▶ Collection entries:
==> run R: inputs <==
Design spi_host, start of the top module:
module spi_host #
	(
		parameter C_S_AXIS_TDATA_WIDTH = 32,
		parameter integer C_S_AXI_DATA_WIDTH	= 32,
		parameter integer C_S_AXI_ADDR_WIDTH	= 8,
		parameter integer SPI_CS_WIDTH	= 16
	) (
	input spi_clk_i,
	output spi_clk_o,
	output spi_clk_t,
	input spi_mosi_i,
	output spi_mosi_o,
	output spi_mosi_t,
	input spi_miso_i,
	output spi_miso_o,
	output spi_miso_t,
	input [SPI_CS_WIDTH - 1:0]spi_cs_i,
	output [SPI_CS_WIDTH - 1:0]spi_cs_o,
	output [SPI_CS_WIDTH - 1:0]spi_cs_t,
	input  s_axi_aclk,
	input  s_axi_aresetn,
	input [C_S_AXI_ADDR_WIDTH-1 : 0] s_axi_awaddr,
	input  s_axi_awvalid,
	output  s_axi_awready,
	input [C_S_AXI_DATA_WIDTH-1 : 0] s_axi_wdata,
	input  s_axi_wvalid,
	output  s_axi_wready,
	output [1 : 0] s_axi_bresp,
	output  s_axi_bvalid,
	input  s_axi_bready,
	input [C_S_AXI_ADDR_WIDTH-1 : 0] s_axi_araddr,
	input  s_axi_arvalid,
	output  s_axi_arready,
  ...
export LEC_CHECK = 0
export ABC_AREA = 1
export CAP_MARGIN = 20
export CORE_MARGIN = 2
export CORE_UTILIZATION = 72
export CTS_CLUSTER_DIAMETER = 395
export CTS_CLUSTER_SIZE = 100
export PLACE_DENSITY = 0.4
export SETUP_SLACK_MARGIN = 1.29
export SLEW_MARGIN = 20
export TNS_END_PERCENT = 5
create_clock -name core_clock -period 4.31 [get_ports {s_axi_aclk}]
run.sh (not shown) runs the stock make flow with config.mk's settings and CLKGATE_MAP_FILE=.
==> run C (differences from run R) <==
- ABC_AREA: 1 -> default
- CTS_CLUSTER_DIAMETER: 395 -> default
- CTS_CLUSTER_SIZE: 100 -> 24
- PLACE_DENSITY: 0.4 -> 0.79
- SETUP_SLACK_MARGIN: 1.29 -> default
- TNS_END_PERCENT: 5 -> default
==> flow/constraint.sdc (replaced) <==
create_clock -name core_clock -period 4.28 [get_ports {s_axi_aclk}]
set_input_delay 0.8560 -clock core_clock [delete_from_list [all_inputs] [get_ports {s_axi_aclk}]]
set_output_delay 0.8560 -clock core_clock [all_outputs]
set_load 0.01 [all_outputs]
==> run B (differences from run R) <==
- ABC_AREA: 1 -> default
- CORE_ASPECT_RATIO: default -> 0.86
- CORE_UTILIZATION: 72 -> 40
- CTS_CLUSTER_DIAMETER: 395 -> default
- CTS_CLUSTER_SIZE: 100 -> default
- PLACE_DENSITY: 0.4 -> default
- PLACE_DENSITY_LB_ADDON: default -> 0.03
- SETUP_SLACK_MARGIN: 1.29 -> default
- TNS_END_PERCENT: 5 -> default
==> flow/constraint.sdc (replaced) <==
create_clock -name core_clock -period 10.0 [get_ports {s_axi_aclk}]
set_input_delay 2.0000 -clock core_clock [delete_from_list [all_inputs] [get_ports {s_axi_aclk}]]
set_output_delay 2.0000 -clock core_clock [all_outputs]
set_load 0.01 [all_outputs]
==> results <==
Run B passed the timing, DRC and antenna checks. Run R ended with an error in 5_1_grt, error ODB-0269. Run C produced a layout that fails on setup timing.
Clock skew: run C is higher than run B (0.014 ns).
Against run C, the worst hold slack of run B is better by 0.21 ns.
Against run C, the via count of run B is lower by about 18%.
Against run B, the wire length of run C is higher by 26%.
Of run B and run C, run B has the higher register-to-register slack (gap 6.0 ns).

▶ TASK: Nothing but an exact copy of the lines from the first one above through the line holding "export TNS_END_PERCENT = 5" should be returned.

▶ RESULT OF THIS TASK:
==> run R: inputs <==
Design spi_host, start of the top module:
module spi_host #
	(
		parameter C_S_AXIS_TDATA_WIDTH = 32,
		parameter integer C_S_AXI_DATA_WIDTH	= 32,
		parameter integer C_S_AXI_ADDR_WIDTH	= 8,
		parameter integer SPI_CS_WIDTH	= 16
	) (
	input spi_clk_i,
	output spi_clk_o,
	output spi_clk_t,
	input spi_mosi_i,
	output spi_mosi_o,
	output spi_mosi_t,
	input spi_miso_i,
	output spi_miso_o,
	output spi_miso_t,
	input [SPI_CS_WIDTH - 1:0]spi_cs_i,
	output [SPI_CS_WIDTH - 1:0]spi_cs_o,
	output [SPI_CS_WIDTH - 1:0]spi_cs_t,
	input  s_axi_aclk,
	input  s_axi_aresetn,
	input [C_S_AXI_ADDR_WIDTH-1 : 0] s_axi_awaddr,
	input  s_axi_awvalid,
	output  s_axi_awready,
	input [C_S_AXI_DATA_WIDTH-1 : 0] s_axi_wdata,
	input  s_axi_wvalid,
	output  s_axi_wready,
	output [1 : 0] s_axi_bresp,
	output  s_axi_bvalid,
	input  s_axi_bready,
	input [C_S_AXI_ADDR_WIDTH-1 : 0] s_axi_araddr,
	input  s_axi_arvalid,
	output  s_axi_arready,
  ...
export LEC_CHECK = 0
export ABC_AREA = 1
export CAP_MARGIN = 20
export CORE_MARGIN = 2
export CORE_UTILIZATION = 72
export CTS_CLUSTER_DIAMETER = 395
export CTS_CLUSTER_SIZE = 100
export PLACE_DENSITY = 0.4
export SETUP_SLACK_MARGIN = 1.29
export SLEW_MARGIN = 20
export TNS_END_PERCENT = 5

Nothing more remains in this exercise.